CHIPEWYAN


Meaning of CHIPEWYAN in English

the most numerous Athabascan-speaking Indian people in northern Canada, inhabiting a large triangular area with a base along the 1,000-mile-long Churchill River and an apex some 700 miles to the north; the land comprises boreal forests divided by stretches of barren ground. Split into many independent bands, the Chipewyan were nomads following the seasonal movement of the caribou, their chief source of food and of skins for clothing, tents, nets, and lines. Also sought were bison, musk-oxen, moose, waterfowl, and fish. Chipewyan culture was noted for its rather ruthless pattern of survival of the fittest. Strong men in each band overlorded the weak, pilfering their goods and seizing their women. Females were extremely abased, being married off in adolescence and living lives virtually as beasts of burden, pulling toboggans or carrying packs on their backs, and suffering from numerous restrictions. The weak and aged who could not keep up were left to die on the trail. Murder, however, was considered abhorrent and was rare. There was a general belief in visions, dreams, and guardian spirits, in the powers of medicine men to cure or cause disease, and in deliverance to a happier place after death.
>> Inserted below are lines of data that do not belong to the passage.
## src/rtl/multi_motor_controller_if.sv

```systemverilog
// multi_motor_controller_if: 8-bit CPU I/O bus between a bus master and the motor controller
interface multi_motor_controller_if;
  logic [7:0] din;
  logic [7:0] address;
  logic [7:0] dout;
  logic       w_en;
  logic       r_en;
  modport master (output din, address, w_en, r_en, input dout);
  modport slave  (input din, address, w_en, r_en, output dout);
endinterface

```

## src/rtl/multi_motor_controller.sv

```systemverilog
// multi_motor_controller: N-channel PWM/H-bridge controller with encoder speed measurement and optional speed loop
module multi_motor_controller #(
  parameter logic [7:0] BASE_ADDRESS = 8'h00,
  parameter int NUM_CH = 2,
  parameter int PRESCALE = 125,
  parameter int WINDOW_CYCLES = 1600000,
  parameter int RPM_MULT = 157,
  parameter int RPM_SHIFT = 9,
  parameter int GAIN_SHIFT = 0
) (
  input  logic                  clk,
  input  logic                  rst,
  multi_motor_controller_if.slave bus,
  input  logic [NUM_CH-1:0]     encoders,
  output logic [NUM_CH-1:0]     pwm,
  output logic [2*NUM_CH-1:0]   motor,
  output logic                  enable
);
  localparam int MW = $clog2(RPM_MULT + 1);
  localparam int PW = PRESCALE > 1 ? $clog2(PRESCALE) : 1;
  localparam int WW = WINDOW_CYCLES > 1 ? $clog2(WINDOW_CYCLES) : 1;

  logic [PW-1:0]     pre_q, pre_d;
  logic [WW-1:0]     win_q, win_d;
  logic [7:0]        ctr_q, ctr_d, dout_q, dout_d, off, rdata;
  logic              en_q, en_d, tick, strobe;
  logic [NUM_CH-1:0] mode_q, mode_d, stall_q, stall_d, s1_q, s2_q, prev_q, pwm_q, pwm_d, edg, loop_on;
  logic [1:0]        dir_q [NUM_CH], dir_d [NUM_CH];
  logic [6:0]        speed_q [NUM_CH], speed_d [NUM_CH], rpm_q [NUM_CH], rpm_d [NUM_CH], rpm_new [NUM_CH];
  logic [7:0]        cmpr_q [NUM_CH], cmpr_d [NUM_CH], cnt_q [NUM_CH], cnt_d [NUM_CH];
  logic [8+MW-1:0]   prod [NUM_CH], shr [NUM_CH];
  logic signed [8:0] err [NUM_CH], adj [NUM_CH];
  logic signed [9:0] sum [NUM_CH];

  assign bus.dout = dout_q;
  assign pwm = pwm_q;
  assign enable = en_q;

  always_comb begin
    off = bus.address - BASE_ADDRESS;
    tick = pre_q == PW'(PRESCALE - 1);
    strobe = win_q == WW'(WINDOW_CYCLES - 1);
    pre_d = tick ? '0 : pre_q + PW'(1);
    win_d = strobe ? '0 : win_q + WW'(1);
    ctr_d = ctr_q + {7'd0, tick};
    en_d = bus.w_en && off == 8'd0 ? bus.din[0] : en_q;
    mode_d = bus.w_en && off == 8'd0 ? bus.din[NUM_CH:1] : mode_q;
    stall_d = bus.w_en && off == 8'd1 ? stall_q & ~bus.din[NUM_CH-1:0] : stall_q;
    rdata = off == 8'd0 ? 8'({mode_q, en_q}) : off == 8'd1 ? 8'(stall_q) : 8'd0;
    edg = s2_q ^ prev_q;
    loop_on = mode_q & {NUM_CH{en_q}};
    motor = '0;
    for (int i = 0; i < NUM_CH; i++) begin
      prod[i] = (8+MW)'(cnt_q[i]) * (8+MW)'(RPM_MULT);
      shr[i] = prod[i] >> RPM_SHIFT;
      rpm_new[i] = shr[i] > (8+MW)'(127) ? 7'd127 : shr[i][6:0];
      err[i] = $signed({2'b00, speed_q[i]}) - $signed({2'b00, rpm_new[i]});
      adj[i] = err[i] >>> GAIN_SHIFT;
      sum[i] = $signed({2'b00, cmpr_q[i]}) + $signed({adj[i][8], adj[i]});
      dir_d[i] = bus.w_en && off == 8'(2 + 4*i) ? bus.din[1:0] : dir_q[i];
      speed_d[i] = bus.w_en && off == 8'(3 + 4*i) ? bus.din[6:0] : speed_q[i];
      // loop update owns cmpr while closed-loop; bus writes only reach open-loop channels
      cmpr_d[i] = strobe && loop_on[i] ? (sum[i][9] ? 8'd0 : sum[i][8] ? 8'hff : sum[i][7:0])
                : bus.w_en && !mode_q[i] && off == 8'(4 + 4*i) ? bus.din : cmpr_q[i];
      rpm_d[i] = strobe ? rpm_new[i] : rpm_q[i];
      cnt_d[i] = strobe ? {7'd0, edg[i]} : edg[i] && cnt_q[i] != 8'hff ? cnt_q[i] + 8'd1 : cnt_q[i];
      if (strobe && loop_on[i] && speed_q[i] != 7'd0 && cmpr_q[i] == 8'hff && cnt_q[i] == 8'd0)
        stall_d[i] = 1'b1;
      pwm_d[i] = ctr_q < cmpr_q[i];
      motor[2*i +: 2] = dir_q[i];
      rdata = off == 8'(2 + 4*i) ? {6'd0, dir_q[i]} : off == 8'(3 + 4*i) ? {1'b0, speed_q[i]}
            : off == 8'(4 + 4*i) ? cmpr_q[i] : off == 8'(5 + 4*i) ? {1'b0, rpm_q[i]} : rdata;
    end
    dout_d = bus.r_en ? rdata : dout_q;
  end

  always_ff @(posedge clk) begin
    if (rst) begin
      pre_q <= '0;
      win_q <= '0;
      ctr_q <= '0;
      dout_q <= '0;
      en_q <= 1'b0;
      mode_q <= '0;
      stall_q <= '0;
      s1_q <= '0;
      s2_q <= '0;
      prev_q <= '0;
      pwm_q <= '0;
      for (int i = 0; i < NUM_CH; i++) begin
        dir_q[i] <= '0;
        speed_q[i] <= '0;
        cmpr_q[i] <= '0;
        rpm_q[i] <= '0;
        cnt_q[i] <= '0;
      end
    end else begin
      pre_q <= pre_d;
      win_q <= win_d;
      ctr_q <= ctr_d;
      dout_q <= dout_d;
      en_q <= en_d;
      mode_q <= mode_d;
      stall_q <= stall_d;
      s1_q <= encoders;
      s2_q <= s1_q;
      prev_q <= s2_q;
      pwm_q <= pwm_d;
      for (int i = 0; i < NUM_CH; i++) begin
        dir_q[i] <= dir_d[i];
        speed_q[i] <= speed_d[i];
        cmpr_q[i] <= cmpr_d[i];
        rpm_q[i] <= rpm_d[i];
        cnt_q[i] <= cnt_d[i];
      end
    end
  end
endmodule

```

## src/flat_wrapper.sv

```systemverilog
// flat-port wrapper written by rule: the top's interface ports become plain ports
module multi_motor_controller_flat 
#(
  parameter logic [7:0] BASE_ADDRESS = 8'h00,
  parameter int NUM_CH = 2,
  parameter int PRESCALE = 125,
  parameter int WINDOW_CYCLES = 1600000,
  parameter int RPM_MULT = 157,
  parameter int RPM_SHIFT = 9,
  parameter int GAIN_SHIFT = 0
)
  (clk, rst, encoders, pwm, motor, enable, bus_din, bus_address, bus_w_en, bus_r_en, bus_dout);
  multi_motor_controller_if bus_i ();
  input  logic clk;
  input  logic rst;
  input  logic [NUM_CH-1:0] encoders;
  output logic [NUM_CH-1:0] pwm;
  output logic [2*NUM_CH-1:0] motor;
  output logic enable;
  input wire logic [$bits(bus_i.din)-1:0] bus_din;
  input wire logic [$bits(bus_i.address)-1:0] bus_address;
  input wire logic [$bits(bus_i.w_en)-1:0] bus_w_en;
  input wire logic [$bits(bus_i.r_en)-1:0] bus_r_en;
  output wire logic [$bits(bus_i.dout)-1:0] bus_dout;
  assign bus_i.din = bus_din;
  assign bus_i.address = bus_address;
  assign bus_i.w_en = bus_w_en;
  assign bus_i.r_en = bus_r_en;
  assign bus_dout = bus_i.dout;
  multi_motor_controller #(.BASE_ADDRESS(BASE_ADDRESS), .NUM_CH(NUM_CH), .PRESCALE(PRESCALE), .WINDOW_CYCLES(WINDOW_CYCLES), .RPM_MULT(RPM_MULT), .RPM_SHIFT(RPM_SHIFT), .GAIN_SHIFT(GAIN_SHIFT)) u_core (.clk(clk), .rst(rst), .bus(bus_i), .encoders(encoders), .pwm(pwm), .motor(motor), .enable(enable));
endmodule
```
$ cat src/rtl/prog_lut_decoder.sv
// prog_lut_decoder: run-time programmable truth-table lookup behind a 2-stage valid/ready pipeline
module prog_lut_decoder #(
  parameter int IN_W = 3,
  parameter int OUT_W = 3,
  parameter logic [OUT_W*(1<<IN_W)-1:0] INIT = 24'hC60C2B
) (
  input  logic             clk,
  input  logic             rst,
  input  logic             in_valid,
  output logic             in_ready,
  input  logic [IN_W-1:0]  data_in,
  output logic             out_valid,
  input  logic             out_ready,
  output logic [OUT_W-1:0] data_out,
  input  logic             cfg_we,
  input  logic [IN_W-1:0]  cfg_addr,
  input  logic [OUT_W-1:0] cfg_data
);
  localparam int DEPTH = 1 << IN_W;
  logic [OUT_W-1:0] tbl [DEPTH];
  logic [IN_W-1:0] code;
  logic s1_v, s2_take, s1_adv;
  assign s2_take = !out_valid || out_ready;
  assign s1_adv = s1_v && s2_take;
  assign in_ready = !s1_v || s2_take;
  // Truth table: reloads INIT on reset; a write lands at the edge, so a same-edge lookup sees old contents
  always_ff @(posedge clk) begin
    if (rst) begin
      for (int k = 0; k < DEPTH; k++) tbl[k] <= INIT[k*OUT_W +: OUT_W];
    end else if (cfg_we) begin
      tbl[cfg_addr] <= cfg_data;
    end
  end
  // Stage 1: code is captured only on an accepted request, keeping data_out independent of idle data_in
  always_ff @(posedge clk) begin
    if (rst) begin
      s1_v <= 1'b0;
      code <= '0;
    end else if (in_valid && in_ready) begin
      s1_v <= 1'b1;
      code <= data_in;
    end else if (s1_adv) begin
      s1_v <= 1'b0;
    end
  end
  // Stage 2: table read into data_out; holds stable under backpressure
  always_ff @(posedge clk) begin
    if (rst) begin
      out_valid <= 1'b0;
      data_out <= '0;
    end else if (s1_adv) begin
      out_valid <= 1'b1;
      data_out <= tbl[code];
    end else if (out_ready) begin
      out_valid <= 1'b0;
    end
  end
endmodule

$ cat config.mk
export PLATFORM = sky130hd
export DESIGN_NAME = prog_lut_decoder
export DESIGN_NICKNAME = d
export VERILOG_FILES = /design/src/rtl/prog_lut_decoder.sv
export SDC_FILE = /design/constraint.sdc
export NUM_CORES = 1
export LEC_CHECK = 0
export CORE_ASPECT_RATIO = 1.75
export CORE_MARGIN = 2
export CORE_UTILIZATION = 58
export CTS_CLUSTER_DIAMETER = 80
export DETAILED_ROUTE_END_ITERATION = 12
export GPL_ROUTABILITY_DRIVEN = 1
export GPL_TIMING_DRIVEN = 0
export PLACE_DENSITY = 0.83
export SYNTH_ARGS = -nofsm -noshare
export SYNTH_HDL_FRONTEND = slang
export SYNTH_SLANG_ARGS = --single-unit
$ cat constraint.sdc
create_clock -name clk -period 2.45 [get_ports clk]
set_input_delay 0.49 -clock clk [delete_from_list [all_inputs] [get_ports clk]]
set_output_delay 0.49 -clock clk [all_outputs]
set_load 0.005 [all_outputs]
# Word level (Yosys, flattened, before mapping)
# Memories as Yosys holds them, arrays and structs flattened. A register that Yosys moved wholly into a read port is not among the register bits.
# Index checks and enable logic that the tools add are counted.
[word_totals]
regBits = 5
latch_bits = 0
ram_bits = 24
mem_bits_ro = 0
inputBits = 14
out_inout_bits = 5
word_cells = 25
memories = 1
[op_classes]
addsub = 0
n_mul = 0
div_mod_pow = 0
order_cmp = 0
n_eq_ne = 0
shift = 0
mux = 12
bitwise = 0
reduce_logical = 9
[mem_list]
columns = ["name", "words", "width", "rd", "rd_clocked_by_memory_dff", "write_ports", "line", "rtl"]
rows = [
  ["tbl", 8, 3, 1, 1, 8, "20", "logic [OUT_W-1:0] tbl [DEPTH];"],
]
[op_table]
columns = ["op", "n"]
rows = [
  ["$mux 1", 10],
  ["$mux 3", 2],
  ["$reduce_bool 2->1", 2],
  ["$reduce_or 3->1", 1],
  ["$logic_and 1x1->1", 2],
  ["$logic_not 1->1", 2],
  ["$logic_or 1x1->1", 2],
]

# Logic depth before layout (Yosys ltp)
[depth]
word_depth = 5
ltp_mapped = 5
ltp_nobuf = 4

# Worst setup path after synthesis
# No wires, ideal clock.
[synth_timing]
path_kind = "input port to flip-flop"
startpoint = "in cfg_addr[0]"
endpoint = "mem tbl[0][0] (data pin)"
setup_time_ns = 0.259
arrival_time_ns = 1.399
t_required_ns = 2.191
setup_slack_ns = 0.792
stages = 3
n_path_buf = 0
cell_sequence = "or3b_1 or3_4 or2_1"
[synth_rtl]
columns = ["element", "line", "rtl"]
rows = [
  ["from (decl)", "16", "input logic [IN_W-1:0] cfg_addr,"],
  ["to (decl)", "20", ""],
]

# Final worst setup path
[layout_timing]
startpoint = "in out_ready"
endpoint = "out in_ready"
[layout_between]
elab_chain_cells = 2
[layout_lines]
columns = ["element", "line", "rtl"]
rows = [
  ["from (decl)", "13", "input logic out_ready,"],
  ["$logic_or 1x1->1", "23", "assign s2_take = !out_valid || out_ready;"],
  ["$logic_or 1x1->1", "25", "assign in_ready = !s1_v || s2_take;"],
  ["to (decl)", "10", "output logic in_ready,"],
]
# Every way passes these cells.

==> results by stage <==
Timing:
- The number of max-slew violations in the final report came to 0.
- The post-route worst hold slack is 0.481 ns.
- Setup repair after global routing left no endpoint under its margin.
- On the final layout, the worst clock skew is 0.00599 ns.
- The smallest clock period supported by the final layout is computed as 2.33 ns.
- The setup-violating endpoint count in the final report is 0.
- The share of the clock period used by the worst path is 0.951.
- For the pin with the worst max-slew slack, the measured transition is 0.437 ns.
- The hold violation total from the final report came to 0.
- The worst pin sits at a relative slew slack of 0.709.
- Based on the critical path, the design can be clocked at up to 429 MHz.
- Adding up every negative setup slack in the final design gives 0 ns.

Global routing:
- The total routing usage reported by global routing is 0.235.
- The number of global-route vias before repair is 1108.
- The first global-routing pass estimated 4970 um of wire.
- The number of antenna violations at the first check in global routing is 0.
- The aggregate global routing overflow is 0.
- The largest net degree at the start of global routing is 13.

Route:
- The number of remaining DRC errors is 0.
- The average via count per standard cell is 5.81.
- The count of nets left with antenna violations once routing finished came out at 0.
- The met1 wire length is 977 um.
- The routed design uses 1670 um of met2 wire.
- For this block, the routed nets add up to 2880 um of wire.
- The first detailed-routing pass ran for 4 iterations.
- Detailed routing inserted a total of 1035 vias.
- Routed signal wires occupy layers up through met4.
- In the final routed layout, each cell accounts on average for 16.2 um.
- The number of violations reported at the end of detailed-routing iteration 0 is 34.
- Summed over all nets, wire length on met3 after detailed routing comes to 123 um.

Floorplan:
- The I/O pin count is 19.
- The die covers 0.00297 mm^2.
- For this configuration, the core starts out at a cell density of 0.597.
- The number of core rows is 24.
- The core region is 0.00246 mm^2.
- The die is 70.6 um tall.
- Measured along the x axis, the die boundary spans 42.1 um.

Critical path:
- The element type at the critical path end is an output port.
- The cell that appears most often on the critical path is sky130_fd_sc_hd__clkdlybuf4s50_1.
- Data on the critical path is required at its endpoint by 1.96 ns.
- The data arrival time of the worst path is 1.84 ns.
- The maximum fanout along the worst path is 5.
- The kind of start point of the critical path is an input pin.
- The cell with the biggest individual delay on the critical path is sky130_fd_sc_hd__clkdlybuf4s50_1.
- The critical path class is in2out.
- The critical path goes through clkdlybuf4s50_1, and3b_1, inv_1, clkdlybuf4s50_1.
- For this run, the slowest stage of the critical path takes 0.52 ns.
- The worst reg-to-reg path cell count is 5.

Clocking:
- The number of sinks on the clock net is 32.
- After clock tree synthesis, the clock-pin slew on the worst setup and hold paths is 0.07 ns.
- The maximum clock insertion buffer count is 2.
- The hold-fix buffer count after cts is 0.
- The quantity of gates resized following cts is 0.
- The CTS tree is built.
- The number of H-tree levels is 2.
- The clock network latency to the later pin of the worst-skew pair is 0.29 ns.
- The buffer type at the clock tree root is sky130_fd_sc_hd__clkbuf_8.
- The post-CTS repair timing setup buffer count is 0.
- Buffers inserted during clock tree synthesis total 5.

Power and ir drop:
- The switching share of power is 0.226.
- The share of total power dissipated in the clock network is 0.410.
- The analysis attributes to cell leakage a power of 0.000627 uW.
- The part of the total power dissipated in sequential elements is 0.496.
- The largest vdd supply drop is 0.000620 V.
- Total power for the finished layout comes to 1270 uW.
- Of the total power, combinational logic draws 0.094.
- In this run the power density over the cells is 705 mW/mm^2.
- The switching power is 286 uW.
- Internal power comes to 981 uW.

Placement:
- The final weighted congestion in routability-driven placement is 0.837.
- The HPWL after detailed placement is 2270 um.
- In this run the cell area measured after placement is 0.00168 mm^2.
- The number of port buffers is 18.

Hold path:
- The class of the tightest hold or removal check is reg2reg.
- The cell count of the worst hold path is 1.

Cells and area:
- The library cells used most frequently in the layout, excluding fill and tap cells, are sky130_fd_sc_hd__edfxtp_1 (24), sky130_fd_sc_hd__clkdlybuf4s50_1 (18), sky130_fd_sc_hd__mux2i_1 (12), sky130_fd_sc_hd__nor2_1 (10).
- The post-route standard cell area excluding fillers is 0.00180 mm^2.
- Counting the fill cells in the layout gives 181.
- The commonest non-fill, non-tap cell in the layout is sky130_fd_sc_hd__edfxtp_1.
- Relative to the synthesized area, the layout overhead comes to 22.3%.
- The final-stage net count is 165.
- Of the cells placed in the final design, the portion with a size suffix greater than 1 is 0.125.
- 0 antenna diodes ended up in the layout.
- At the end of the flow the core is filled with cells to 0.730.

Synthesis:
- The mean cell area of the mapped netlist is 11.7 um^2.
- The post-synthesis sequential area ratio is 0.599.
- When the netlist entered floorplanning its net count stood at 140.
- The area of the mapped netlist is 0.00147 mm^2.
- The warning count from the yosys run is 0.
- The number of different library cells used by synthesis comes to 27.
- In the synthesized netlist, the number of instances is 126.
- Synthesis inferred 32 register bits.

Outcome:
- The run finished with clean final reports.

Run:
- The number of violations of the max-capacitance limit is 0.
## layout make-up
type / count / area [um^2] / area share
clock inverter: 3 / 46.3 / 0.0257
tap: 26 / 32.5 / 0.0181
buffer: 4 / 21.3 / 0.0118
multi-input combinational: 85 / 549 / 0.305
sequential: 32 / 881 / 0.490
inverter: 5 / 18.8 / 0.0104
timing repair buffer: 18 / 180 / 0.100
clock buffer: 5 / 68.8 / 0.0383
## power groups by stage
stage / clock network (uW) / logic (uW) / registers, uW
floorplan: 0 / 66.7 / 636
global placement: 0 / 115 / 638
detailed placement: 0 / 119 / 641
CTS: 525 / 119 / 629
global route: 546 / 131 / 632
finish: 520 / 119 / 628
## sequential cells by signal, summed over array words and instances, names as in the netlist
register   cells
s1_v           1
tbl           24
out_valid      1
code           3
data_out       3
## per-layer routing
metal  vias up  GRT usage
met2        34      0.424
li1        505          -
met1       483      0.220
met4         0      0.160
met5         -          0
met3        13     0.0689
## worst max-delay path: cells and delay by family
| family | cells | cell delay, ns |
|---|---|---|
| AND/OR/NAND/NOR | 1 | 0.22 |
| buffers and inverters | 3 | 1.13 |
## kinds of logic after synthesis
logic type / Yosys count / synth area share
AO/OA/AOI/OAI: 18 / 0.0868
buffers and inverters: 9 / 0.0272
flip-flops: 32 / 0.599
multiplexers: 12 / 0.0817
AND/OR/NAND/NOR: 55 / 0.205
## synthesized netlist by cell type
master / instances / area share
sky130_fd_sc_hd__a21oi_1: 4 / 0.014
sky130_fd_sc_hd__a22oi_1: 6 / 0.031
sky130_fd_sc_hd__a32o_1: 3 / 0.020
sky130_fd_sc_hd__and2_1: 6 / 0.026
sky130_fd_sc_hd__and3b_1: 1 / 0.0060
sky130_fd_sc_hd__buf_2: 2 / 0.0068
sky130_fd_sc_hd__buf_4: 1 / 0.0051
sky130_fd_sc_hd__clkbuf_1: 1 / 0.0026
sky130_fd_sc_hd__dfxtp_1: 8 / 0.11
sky130_fd_sc_hd__edfxtp_1: 24 / 0.49
sky130_fd_sc_hd__inv_1: 5 / 0.013
sky130_fd_sc_hd__mux2i_1: 12 / 0.082
sky130_fd_sc_hd__nand2_1: 6 / 0.015
sky130_fd_sc_hd__nand2b_1: 6 / 0.026
sky130_fd_sc_hd__nand3_1: 3 / 0.010
sky130_fd_sc_hd__nand3b_1: 1 / 0.0051
sky130_fd_sc_hd__nor2_1: 10 / 0.026
sky130_fd_sc_hd__nor2b_1: 3 / 0.013
sky130_fd_sc_hd__nor3_1: 8 / 0.027
sky130_fd_sc_hd__o21ai_0: 3 / 0.010
sky130_fd_sc_hd__o21ba_2: 1 / 0.0068
sky130_fd_sc_hd__o21bai_1: 1 / 0.0051
sky130_fd_sc_hd__or2_1: 1 / 0.0043
sky130_fd_sc_hd__or2_2: 6 / 0.026
sky130_fd_sc_hd__or3_1: 2 / 0.0085
sky130_fd_sc_hd__or3_4: 1 / 0.0077
sky130_fd_sc_hd__or3b_1: 1 / 0.0060
## stage by stage
step | instances | setup slack [ns]
floorplan | 126 | 0.792
global placement | 170 | 0.116
detailed placement | 170 | 0.115
CTS | 178 | 0.117
global route | 178 | 0.0556
finish | 178 | 0.119
## worst paths after layout
path | from | endpoint | slack (ns)
max | out_ready | in_ready | 0.12
min reg2reg | data_out[1]$_SDFFE_PP0P_ | data_out[1]$_SDFFE_PP0P_ | 0.48
max reg2reg | code[0]$_SDFFE_PP0P_ | data_out[0]$_SDFFE_PP0P_ | 1.05
min | data_out[1]$_SDFFE_PP0P_ | data_out[1]$_SDFFE_PP0P_ | 0.48
Power figures use the tool's default switching activity.
**config.mk**
```make
export PLATFORM = sky130hd
export DESIGN_NAME = br_ram_init_arbiter
export DESIGN_NICKNAME = d
export VERILOG_FILES = /design/src/rtl/br_ram_init_arbiter.sv
export SDC_FILE = /design/constraint.sdc
export NUM_CORES = 1
export LEC_CHECK = 0
export BUFFER_PORTS_ARGS = -buffer_cell sky130_fd_sc_hd__buf_2
export CAP_MARGIN = 20
export CORE_AREA = 3 3 40 42
export DETAILED_ROUTE_END_ITERATION = 16
export DIE_AREA = 0 0 43 45
export MAX_ROUTING_LAYER = met4
export PLACE_DENSITY = 0.7
export SLEW_MARGIN = 20
export SYNTH_ARGS = -nofsm -noshare
export SYNTH_HDL_FRONTEND = slang
export SYNTH_SLANG_ARGS = --single-unit
```
**constraint.sdc**
```tcl
create_clock -name clk -period 1.9 [get_ports clk]
set_clock_uncertainty 0.2 [all_clocks]
set_input_delay 0.19 -clock clk [delete_from_list [all_inputs] [get_ports clk]]
set_output_delay 0.19 -clock clk [all_outputs]
set_load 0.005 [all_outputs]
```
### src/rtl/arb_mux_pkg.sv
// Shared constants and helpers for the arb_mux channel multiplexer.
package arb_mux_pkg;

    localparam logic MODE_FIXED = 1'b0;
    localparam logic MODE_RR    = 1'b1;

    // Channel-index width; never narrower than one bit.
    function automatic int unsigned idx_w(input int unsigned n);
        return (n <= 2) ? 1 : $clog2(n);
    endfunction

endpackage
When the Hudson's Bay Company established a fur-trading post at the mouth of the Churchill in 1717, the Chipewyan turned to hunting fur animals and acting as middlemen in the fur exchange with the Yellowknife and Dogrib farther west, often exacting huge profits. A smallpox epidemic in 1781, however, decimated the Chipewyan, and subsequent periods of disease and malnutrition and the decline of the fur trade have reduced their numbers to only about 5,000 in the late 20th century.